WORK REQUIRED >> A single number is expected: the count of lines in the records below that contain "more".

DATA TO USE below:

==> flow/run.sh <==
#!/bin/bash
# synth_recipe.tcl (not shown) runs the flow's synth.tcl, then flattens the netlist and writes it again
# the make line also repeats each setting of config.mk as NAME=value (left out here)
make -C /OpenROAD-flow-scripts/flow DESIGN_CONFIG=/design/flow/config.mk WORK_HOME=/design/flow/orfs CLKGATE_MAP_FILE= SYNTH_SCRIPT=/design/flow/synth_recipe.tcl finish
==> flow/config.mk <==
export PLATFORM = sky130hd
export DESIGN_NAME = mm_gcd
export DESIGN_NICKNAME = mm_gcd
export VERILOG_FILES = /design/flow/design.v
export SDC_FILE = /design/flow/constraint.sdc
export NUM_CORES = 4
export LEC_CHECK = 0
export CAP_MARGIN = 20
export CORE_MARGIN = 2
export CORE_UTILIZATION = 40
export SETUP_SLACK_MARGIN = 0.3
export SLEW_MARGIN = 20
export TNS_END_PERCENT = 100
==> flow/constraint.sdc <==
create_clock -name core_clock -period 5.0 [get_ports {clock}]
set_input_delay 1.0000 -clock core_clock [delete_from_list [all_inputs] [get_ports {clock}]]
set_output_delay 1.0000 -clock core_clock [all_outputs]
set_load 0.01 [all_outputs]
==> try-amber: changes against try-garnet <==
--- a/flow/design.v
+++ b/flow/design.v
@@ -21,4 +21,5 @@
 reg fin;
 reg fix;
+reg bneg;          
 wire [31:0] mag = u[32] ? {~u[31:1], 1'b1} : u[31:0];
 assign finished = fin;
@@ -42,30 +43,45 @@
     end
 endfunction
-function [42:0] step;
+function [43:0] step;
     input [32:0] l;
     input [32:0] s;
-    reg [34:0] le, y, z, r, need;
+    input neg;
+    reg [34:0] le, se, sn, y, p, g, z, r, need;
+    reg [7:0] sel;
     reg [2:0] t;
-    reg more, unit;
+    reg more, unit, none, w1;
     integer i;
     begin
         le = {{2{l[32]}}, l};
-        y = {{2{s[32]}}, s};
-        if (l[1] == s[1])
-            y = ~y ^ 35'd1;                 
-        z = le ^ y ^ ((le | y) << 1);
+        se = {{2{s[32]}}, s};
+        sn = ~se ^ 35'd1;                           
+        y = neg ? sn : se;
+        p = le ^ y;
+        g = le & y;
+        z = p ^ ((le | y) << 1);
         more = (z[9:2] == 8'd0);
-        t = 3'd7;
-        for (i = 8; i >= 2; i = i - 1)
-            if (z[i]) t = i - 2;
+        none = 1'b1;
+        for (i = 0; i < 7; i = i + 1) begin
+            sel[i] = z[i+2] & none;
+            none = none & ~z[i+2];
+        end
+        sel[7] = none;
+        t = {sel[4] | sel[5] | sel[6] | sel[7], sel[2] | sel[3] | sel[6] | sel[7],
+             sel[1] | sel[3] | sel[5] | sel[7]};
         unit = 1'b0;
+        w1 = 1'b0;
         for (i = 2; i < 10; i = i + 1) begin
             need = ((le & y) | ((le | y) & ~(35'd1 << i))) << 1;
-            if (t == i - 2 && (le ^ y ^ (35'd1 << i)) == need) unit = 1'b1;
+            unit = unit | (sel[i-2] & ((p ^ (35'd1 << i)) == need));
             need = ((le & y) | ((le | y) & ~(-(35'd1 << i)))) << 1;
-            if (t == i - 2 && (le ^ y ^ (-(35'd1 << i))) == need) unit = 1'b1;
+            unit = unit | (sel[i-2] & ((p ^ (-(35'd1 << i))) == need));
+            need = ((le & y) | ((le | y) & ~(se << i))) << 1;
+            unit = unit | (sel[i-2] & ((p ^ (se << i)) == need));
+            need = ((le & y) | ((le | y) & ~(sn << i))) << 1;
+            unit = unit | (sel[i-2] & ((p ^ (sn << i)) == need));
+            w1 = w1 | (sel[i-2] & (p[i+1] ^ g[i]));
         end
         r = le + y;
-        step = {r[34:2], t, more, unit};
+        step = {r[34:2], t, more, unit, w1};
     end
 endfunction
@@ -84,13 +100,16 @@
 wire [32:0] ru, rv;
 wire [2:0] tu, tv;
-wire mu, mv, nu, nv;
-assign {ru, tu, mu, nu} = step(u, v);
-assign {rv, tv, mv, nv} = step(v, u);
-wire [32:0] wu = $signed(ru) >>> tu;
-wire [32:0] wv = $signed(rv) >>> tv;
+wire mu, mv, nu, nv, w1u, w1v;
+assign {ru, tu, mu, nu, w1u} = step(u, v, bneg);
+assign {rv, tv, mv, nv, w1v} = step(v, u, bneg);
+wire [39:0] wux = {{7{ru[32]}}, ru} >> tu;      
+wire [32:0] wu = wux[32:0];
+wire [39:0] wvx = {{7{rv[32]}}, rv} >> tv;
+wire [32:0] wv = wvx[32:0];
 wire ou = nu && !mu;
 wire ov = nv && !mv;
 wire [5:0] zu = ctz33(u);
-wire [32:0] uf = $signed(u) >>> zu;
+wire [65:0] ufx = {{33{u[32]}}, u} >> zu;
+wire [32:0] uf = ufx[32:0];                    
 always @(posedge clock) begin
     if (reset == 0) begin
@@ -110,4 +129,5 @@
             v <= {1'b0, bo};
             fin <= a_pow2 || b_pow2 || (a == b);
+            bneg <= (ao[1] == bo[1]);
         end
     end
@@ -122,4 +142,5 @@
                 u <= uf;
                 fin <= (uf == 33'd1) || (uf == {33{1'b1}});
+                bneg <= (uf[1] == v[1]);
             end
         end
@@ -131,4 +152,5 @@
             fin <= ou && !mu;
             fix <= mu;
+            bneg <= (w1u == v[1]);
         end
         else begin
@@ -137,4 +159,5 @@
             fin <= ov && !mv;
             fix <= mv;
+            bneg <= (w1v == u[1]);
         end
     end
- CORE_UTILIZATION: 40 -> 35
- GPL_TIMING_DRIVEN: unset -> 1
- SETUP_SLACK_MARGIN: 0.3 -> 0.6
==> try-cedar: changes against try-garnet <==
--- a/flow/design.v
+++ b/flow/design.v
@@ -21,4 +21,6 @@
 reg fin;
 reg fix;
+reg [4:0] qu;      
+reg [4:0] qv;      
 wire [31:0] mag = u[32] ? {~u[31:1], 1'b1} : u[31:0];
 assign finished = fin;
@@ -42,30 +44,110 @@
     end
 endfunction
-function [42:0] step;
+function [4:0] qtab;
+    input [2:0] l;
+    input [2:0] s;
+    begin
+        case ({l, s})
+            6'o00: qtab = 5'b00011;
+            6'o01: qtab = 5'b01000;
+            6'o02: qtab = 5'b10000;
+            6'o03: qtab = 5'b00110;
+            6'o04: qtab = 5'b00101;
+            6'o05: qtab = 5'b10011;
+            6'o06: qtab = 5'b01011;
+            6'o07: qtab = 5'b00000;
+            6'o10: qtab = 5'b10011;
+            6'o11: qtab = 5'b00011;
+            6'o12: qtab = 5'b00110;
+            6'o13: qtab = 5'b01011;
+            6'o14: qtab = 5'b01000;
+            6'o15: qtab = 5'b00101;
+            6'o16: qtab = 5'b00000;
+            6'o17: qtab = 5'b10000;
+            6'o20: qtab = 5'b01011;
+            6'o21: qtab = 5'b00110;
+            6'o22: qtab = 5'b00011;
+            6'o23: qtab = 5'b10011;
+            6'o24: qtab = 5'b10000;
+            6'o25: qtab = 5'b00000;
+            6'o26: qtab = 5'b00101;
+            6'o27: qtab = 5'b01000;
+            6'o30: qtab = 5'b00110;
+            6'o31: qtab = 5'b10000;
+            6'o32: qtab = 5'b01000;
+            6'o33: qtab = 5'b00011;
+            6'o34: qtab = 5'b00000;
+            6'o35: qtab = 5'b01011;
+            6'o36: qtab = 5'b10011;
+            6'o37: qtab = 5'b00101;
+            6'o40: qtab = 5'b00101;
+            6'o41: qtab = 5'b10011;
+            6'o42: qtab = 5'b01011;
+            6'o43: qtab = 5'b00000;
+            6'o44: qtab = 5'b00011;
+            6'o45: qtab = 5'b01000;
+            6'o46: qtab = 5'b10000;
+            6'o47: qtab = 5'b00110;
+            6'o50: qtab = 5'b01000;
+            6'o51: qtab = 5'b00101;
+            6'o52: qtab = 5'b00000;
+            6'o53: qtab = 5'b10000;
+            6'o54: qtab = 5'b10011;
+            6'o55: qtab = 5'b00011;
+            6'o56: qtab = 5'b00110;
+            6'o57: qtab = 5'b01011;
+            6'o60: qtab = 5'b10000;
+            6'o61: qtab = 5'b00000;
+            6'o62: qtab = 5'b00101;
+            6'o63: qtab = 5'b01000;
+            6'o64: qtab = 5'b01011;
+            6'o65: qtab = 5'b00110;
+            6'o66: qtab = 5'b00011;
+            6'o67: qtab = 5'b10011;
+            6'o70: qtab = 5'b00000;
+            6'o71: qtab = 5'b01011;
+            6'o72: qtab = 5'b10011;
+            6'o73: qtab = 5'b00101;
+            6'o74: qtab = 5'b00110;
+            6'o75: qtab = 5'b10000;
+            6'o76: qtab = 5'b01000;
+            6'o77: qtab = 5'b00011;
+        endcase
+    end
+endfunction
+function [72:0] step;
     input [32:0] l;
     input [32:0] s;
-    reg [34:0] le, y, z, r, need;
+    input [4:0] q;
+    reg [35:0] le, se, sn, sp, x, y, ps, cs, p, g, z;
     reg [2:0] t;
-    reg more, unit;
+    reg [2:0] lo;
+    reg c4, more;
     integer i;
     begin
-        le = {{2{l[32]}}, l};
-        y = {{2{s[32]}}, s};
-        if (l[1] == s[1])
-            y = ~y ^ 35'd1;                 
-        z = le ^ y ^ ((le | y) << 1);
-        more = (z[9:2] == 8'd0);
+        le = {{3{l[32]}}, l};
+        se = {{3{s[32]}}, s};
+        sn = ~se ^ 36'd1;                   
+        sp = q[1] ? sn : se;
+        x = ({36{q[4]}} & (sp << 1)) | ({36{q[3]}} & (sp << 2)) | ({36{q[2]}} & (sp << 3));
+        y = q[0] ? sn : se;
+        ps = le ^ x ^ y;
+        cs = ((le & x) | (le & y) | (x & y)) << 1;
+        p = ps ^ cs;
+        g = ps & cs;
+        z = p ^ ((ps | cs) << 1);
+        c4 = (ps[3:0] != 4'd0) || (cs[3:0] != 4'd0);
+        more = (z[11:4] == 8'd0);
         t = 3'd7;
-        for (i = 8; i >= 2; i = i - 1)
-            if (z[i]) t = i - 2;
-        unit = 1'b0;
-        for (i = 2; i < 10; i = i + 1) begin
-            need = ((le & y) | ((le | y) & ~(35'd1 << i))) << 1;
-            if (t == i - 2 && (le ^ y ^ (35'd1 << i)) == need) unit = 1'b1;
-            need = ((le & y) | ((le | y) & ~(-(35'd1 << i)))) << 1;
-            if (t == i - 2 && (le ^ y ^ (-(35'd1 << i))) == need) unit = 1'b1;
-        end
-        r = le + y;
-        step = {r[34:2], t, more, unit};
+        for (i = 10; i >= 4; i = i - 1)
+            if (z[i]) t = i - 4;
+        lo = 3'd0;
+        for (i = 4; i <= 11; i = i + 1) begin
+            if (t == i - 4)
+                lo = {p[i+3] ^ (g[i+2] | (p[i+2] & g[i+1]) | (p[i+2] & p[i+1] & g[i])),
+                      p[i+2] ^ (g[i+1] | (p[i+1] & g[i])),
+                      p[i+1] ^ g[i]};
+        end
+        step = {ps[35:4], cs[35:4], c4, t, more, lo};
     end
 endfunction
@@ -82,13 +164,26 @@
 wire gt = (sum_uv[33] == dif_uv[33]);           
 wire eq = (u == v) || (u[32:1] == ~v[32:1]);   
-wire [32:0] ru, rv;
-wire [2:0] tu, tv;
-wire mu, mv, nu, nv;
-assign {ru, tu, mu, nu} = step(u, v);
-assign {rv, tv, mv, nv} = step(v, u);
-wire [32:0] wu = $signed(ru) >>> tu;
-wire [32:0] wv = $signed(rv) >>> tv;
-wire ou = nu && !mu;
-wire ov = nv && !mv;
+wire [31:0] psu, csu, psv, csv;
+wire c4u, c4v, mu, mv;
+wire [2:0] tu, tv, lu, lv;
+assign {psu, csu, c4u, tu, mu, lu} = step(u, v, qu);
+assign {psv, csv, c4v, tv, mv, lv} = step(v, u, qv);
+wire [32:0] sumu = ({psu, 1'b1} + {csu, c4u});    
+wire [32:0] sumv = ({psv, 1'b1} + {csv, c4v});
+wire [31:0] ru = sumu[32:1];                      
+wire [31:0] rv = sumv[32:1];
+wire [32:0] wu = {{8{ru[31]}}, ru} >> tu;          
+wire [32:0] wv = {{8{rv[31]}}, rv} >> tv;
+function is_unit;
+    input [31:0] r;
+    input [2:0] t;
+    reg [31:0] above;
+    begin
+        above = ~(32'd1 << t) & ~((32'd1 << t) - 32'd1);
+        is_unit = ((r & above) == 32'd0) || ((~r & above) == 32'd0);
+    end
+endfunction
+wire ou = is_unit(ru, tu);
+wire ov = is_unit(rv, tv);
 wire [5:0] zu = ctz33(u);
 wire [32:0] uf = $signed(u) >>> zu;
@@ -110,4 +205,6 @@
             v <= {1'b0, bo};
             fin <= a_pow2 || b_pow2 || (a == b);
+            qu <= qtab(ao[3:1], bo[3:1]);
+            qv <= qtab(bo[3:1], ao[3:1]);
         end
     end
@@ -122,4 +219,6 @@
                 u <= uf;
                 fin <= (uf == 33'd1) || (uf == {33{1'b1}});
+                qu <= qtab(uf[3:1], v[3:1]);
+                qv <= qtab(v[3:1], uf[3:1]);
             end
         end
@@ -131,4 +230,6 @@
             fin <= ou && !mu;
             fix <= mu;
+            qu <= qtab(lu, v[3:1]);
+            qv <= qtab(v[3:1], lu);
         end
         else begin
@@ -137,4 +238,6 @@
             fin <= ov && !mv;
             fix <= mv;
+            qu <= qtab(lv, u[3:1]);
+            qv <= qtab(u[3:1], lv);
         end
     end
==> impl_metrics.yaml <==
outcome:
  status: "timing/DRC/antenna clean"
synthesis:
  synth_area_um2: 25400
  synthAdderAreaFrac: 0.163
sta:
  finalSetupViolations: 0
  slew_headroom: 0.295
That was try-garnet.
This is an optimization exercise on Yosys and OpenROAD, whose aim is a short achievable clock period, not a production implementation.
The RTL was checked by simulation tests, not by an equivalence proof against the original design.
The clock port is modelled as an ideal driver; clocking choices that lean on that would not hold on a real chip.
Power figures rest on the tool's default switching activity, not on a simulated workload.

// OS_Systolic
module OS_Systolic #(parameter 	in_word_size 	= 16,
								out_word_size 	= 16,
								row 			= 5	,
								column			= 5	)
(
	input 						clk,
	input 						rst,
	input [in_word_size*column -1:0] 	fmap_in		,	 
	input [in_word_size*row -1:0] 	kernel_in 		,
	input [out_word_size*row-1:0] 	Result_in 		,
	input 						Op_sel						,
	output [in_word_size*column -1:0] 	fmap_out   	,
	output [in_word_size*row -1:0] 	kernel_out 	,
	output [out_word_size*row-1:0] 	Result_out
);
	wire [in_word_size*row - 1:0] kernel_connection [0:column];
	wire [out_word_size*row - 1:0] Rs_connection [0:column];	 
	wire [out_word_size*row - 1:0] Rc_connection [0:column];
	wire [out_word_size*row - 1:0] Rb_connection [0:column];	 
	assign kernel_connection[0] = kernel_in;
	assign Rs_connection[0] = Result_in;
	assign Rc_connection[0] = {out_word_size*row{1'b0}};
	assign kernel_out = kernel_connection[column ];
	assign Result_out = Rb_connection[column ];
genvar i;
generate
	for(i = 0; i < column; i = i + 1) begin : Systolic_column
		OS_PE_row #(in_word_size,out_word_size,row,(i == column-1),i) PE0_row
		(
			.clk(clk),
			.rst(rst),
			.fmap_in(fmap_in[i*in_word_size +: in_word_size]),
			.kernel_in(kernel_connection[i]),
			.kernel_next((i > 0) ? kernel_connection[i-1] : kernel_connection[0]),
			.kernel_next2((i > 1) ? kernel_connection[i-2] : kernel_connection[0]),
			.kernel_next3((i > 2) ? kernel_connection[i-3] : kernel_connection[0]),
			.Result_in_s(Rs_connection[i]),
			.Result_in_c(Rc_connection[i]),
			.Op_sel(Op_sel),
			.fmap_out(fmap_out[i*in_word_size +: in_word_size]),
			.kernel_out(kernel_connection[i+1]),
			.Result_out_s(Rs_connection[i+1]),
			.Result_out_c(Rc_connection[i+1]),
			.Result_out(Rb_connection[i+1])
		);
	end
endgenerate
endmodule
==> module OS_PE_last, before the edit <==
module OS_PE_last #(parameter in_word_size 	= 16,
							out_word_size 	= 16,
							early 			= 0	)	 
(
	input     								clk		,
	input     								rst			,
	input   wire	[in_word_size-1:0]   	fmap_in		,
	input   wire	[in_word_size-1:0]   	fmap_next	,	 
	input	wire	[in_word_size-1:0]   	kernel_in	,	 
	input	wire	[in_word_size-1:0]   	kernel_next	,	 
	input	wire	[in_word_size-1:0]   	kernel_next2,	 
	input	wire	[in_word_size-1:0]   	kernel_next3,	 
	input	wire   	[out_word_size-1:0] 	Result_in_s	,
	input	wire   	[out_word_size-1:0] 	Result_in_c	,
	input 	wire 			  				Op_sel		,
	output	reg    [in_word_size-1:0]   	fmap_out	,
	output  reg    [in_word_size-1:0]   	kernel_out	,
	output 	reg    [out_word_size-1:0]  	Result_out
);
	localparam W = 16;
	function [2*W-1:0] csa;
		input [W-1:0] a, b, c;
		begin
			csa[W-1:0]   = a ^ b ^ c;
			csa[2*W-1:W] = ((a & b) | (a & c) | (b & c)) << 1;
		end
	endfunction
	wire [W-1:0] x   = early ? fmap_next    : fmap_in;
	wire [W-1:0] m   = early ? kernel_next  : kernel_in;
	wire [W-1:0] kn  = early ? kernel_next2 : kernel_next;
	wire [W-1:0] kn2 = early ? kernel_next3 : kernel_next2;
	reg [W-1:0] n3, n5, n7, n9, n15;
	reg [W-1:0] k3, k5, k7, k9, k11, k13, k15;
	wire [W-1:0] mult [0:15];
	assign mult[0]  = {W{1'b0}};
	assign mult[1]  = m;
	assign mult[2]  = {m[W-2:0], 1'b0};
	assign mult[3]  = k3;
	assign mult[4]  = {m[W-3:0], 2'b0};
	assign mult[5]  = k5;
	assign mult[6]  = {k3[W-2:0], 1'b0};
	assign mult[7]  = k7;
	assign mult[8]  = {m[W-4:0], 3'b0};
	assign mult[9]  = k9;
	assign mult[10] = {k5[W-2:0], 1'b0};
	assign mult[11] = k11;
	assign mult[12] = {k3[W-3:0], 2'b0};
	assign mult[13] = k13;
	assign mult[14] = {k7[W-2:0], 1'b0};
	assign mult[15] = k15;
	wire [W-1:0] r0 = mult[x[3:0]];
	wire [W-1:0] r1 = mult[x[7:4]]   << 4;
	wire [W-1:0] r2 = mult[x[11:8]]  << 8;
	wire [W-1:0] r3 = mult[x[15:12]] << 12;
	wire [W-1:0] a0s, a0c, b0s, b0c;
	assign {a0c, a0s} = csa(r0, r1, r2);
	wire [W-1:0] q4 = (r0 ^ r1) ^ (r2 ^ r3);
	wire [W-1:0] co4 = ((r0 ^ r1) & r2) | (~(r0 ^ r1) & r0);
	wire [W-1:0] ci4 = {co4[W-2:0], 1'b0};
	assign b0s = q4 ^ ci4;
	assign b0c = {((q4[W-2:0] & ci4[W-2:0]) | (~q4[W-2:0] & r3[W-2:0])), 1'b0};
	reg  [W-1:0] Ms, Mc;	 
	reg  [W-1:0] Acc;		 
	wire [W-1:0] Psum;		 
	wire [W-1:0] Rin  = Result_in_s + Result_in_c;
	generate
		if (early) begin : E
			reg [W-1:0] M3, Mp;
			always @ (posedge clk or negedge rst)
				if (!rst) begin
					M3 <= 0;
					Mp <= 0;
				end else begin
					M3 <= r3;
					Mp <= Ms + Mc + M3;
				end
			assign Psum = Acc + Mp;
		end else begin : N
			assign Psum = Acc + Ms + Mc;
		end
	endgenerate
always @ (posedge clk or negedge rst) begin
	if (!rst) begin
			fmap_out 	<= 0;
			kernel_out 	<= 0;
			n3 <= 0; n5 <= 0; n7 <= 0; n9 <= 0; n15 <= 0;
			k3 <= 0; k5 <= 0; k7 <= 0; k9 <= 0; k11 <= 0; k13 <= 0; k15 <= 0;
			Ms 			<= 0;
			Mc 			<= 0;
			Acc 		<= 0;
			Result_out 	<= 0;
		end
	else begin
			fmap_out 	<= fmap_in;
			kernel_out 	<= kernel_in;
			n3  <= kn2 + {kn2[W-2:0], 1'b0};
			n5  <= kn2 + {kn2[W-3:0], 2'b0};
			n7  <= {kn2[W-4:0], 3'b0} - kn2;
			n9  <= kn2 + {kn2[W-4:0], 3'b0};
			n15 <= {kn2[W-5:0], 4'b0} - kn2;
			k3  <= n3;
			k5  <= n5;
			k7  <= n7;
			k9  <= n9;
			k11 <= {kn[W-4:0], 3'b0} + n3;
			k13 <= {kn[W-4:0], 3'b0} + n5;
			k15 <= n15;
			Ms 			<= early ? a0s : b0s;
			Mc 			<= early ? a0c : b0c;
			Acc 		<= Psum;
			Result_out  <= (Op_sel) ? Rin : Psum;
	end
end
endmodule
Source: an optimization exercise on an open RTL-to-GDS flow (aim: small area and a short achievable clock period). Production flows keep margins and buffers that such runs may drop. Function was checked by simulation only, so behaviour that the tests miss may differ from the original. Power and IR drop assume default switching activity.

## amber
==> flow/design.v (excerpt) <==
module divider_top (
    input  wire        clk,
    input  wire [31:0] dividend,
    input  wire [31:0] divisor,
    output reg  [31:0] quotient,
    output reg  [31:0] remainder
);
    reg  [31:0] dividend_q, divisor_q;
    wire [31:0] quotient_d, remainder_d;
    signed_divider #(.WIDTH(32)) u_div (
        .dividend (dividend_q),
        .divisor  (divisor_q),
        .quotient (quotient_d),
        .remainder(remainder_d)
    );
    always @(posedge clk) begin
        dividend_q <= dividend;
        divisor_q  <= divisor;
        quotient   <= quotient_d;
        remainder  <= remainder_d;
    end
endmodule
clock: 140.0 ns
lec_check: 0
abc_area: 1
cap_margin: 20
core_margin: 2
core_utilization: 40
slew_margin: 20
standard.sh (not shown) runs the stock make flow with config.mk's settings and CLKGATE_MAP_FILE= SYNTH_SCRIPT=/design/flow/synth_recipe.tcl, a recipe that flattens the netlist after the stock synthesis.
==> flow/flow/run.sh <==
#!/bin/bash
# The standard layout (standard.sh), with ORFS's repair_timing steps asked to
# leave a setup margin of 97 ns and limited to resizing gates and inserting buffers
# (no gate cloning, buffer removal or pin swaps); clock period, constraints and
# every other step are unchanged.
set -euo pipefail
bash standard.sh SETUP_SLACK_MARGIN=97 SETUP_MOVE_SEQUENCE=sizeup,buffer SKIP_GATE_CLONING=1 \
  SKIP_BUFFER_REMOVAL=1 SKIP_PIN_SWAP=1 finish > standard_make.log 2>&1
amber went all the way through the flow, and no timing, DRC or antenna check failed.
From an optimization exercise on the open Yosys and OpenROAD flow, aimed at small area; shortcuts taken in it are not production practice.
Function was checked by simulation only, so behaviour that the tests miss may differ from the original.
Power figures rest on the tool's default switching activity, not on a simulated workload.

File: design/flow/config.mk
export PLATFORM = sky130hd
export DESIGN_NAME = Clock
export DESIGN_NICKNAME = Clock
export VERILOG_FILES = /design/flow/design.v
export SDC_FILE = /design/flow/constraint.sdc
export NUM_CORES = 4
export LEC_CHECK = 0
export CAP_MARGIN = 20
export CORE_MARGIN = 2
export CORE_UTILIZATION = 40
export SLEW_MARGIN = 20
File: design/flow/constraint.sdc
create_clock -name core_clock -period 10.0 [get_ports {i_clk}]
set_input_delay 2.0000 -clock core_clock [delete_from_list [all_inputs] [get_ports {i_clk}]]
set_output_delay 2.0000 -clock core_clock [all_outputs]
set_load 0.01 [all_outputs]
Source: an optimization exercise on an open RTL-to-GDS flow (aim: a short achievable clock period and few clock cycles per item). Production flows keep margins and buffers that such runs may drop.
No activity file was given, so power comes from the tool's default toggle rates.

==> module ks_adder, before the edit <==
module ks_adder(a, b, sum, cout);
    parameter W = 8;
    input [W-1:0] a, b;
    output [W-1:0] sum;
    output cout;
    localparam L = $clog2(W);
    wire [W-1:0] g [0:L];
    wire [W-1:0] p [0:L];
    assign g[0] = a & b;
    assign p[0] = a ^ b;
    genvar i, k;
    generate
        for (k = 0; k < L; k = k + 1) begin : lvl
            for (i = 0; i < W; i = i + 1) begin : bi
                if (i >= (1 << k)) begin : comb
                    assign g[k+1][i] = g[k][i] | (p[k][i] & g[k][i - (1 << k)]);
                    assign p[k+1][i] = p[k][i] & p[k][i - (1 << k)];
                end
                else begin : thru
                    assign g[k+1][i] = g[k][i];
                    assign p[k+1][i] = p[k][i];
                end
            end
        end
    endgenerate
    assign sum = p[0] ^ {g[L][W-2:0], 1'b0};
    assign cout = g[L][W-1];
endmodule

End of DATA TO USE.

TASK SOLUTION >> 11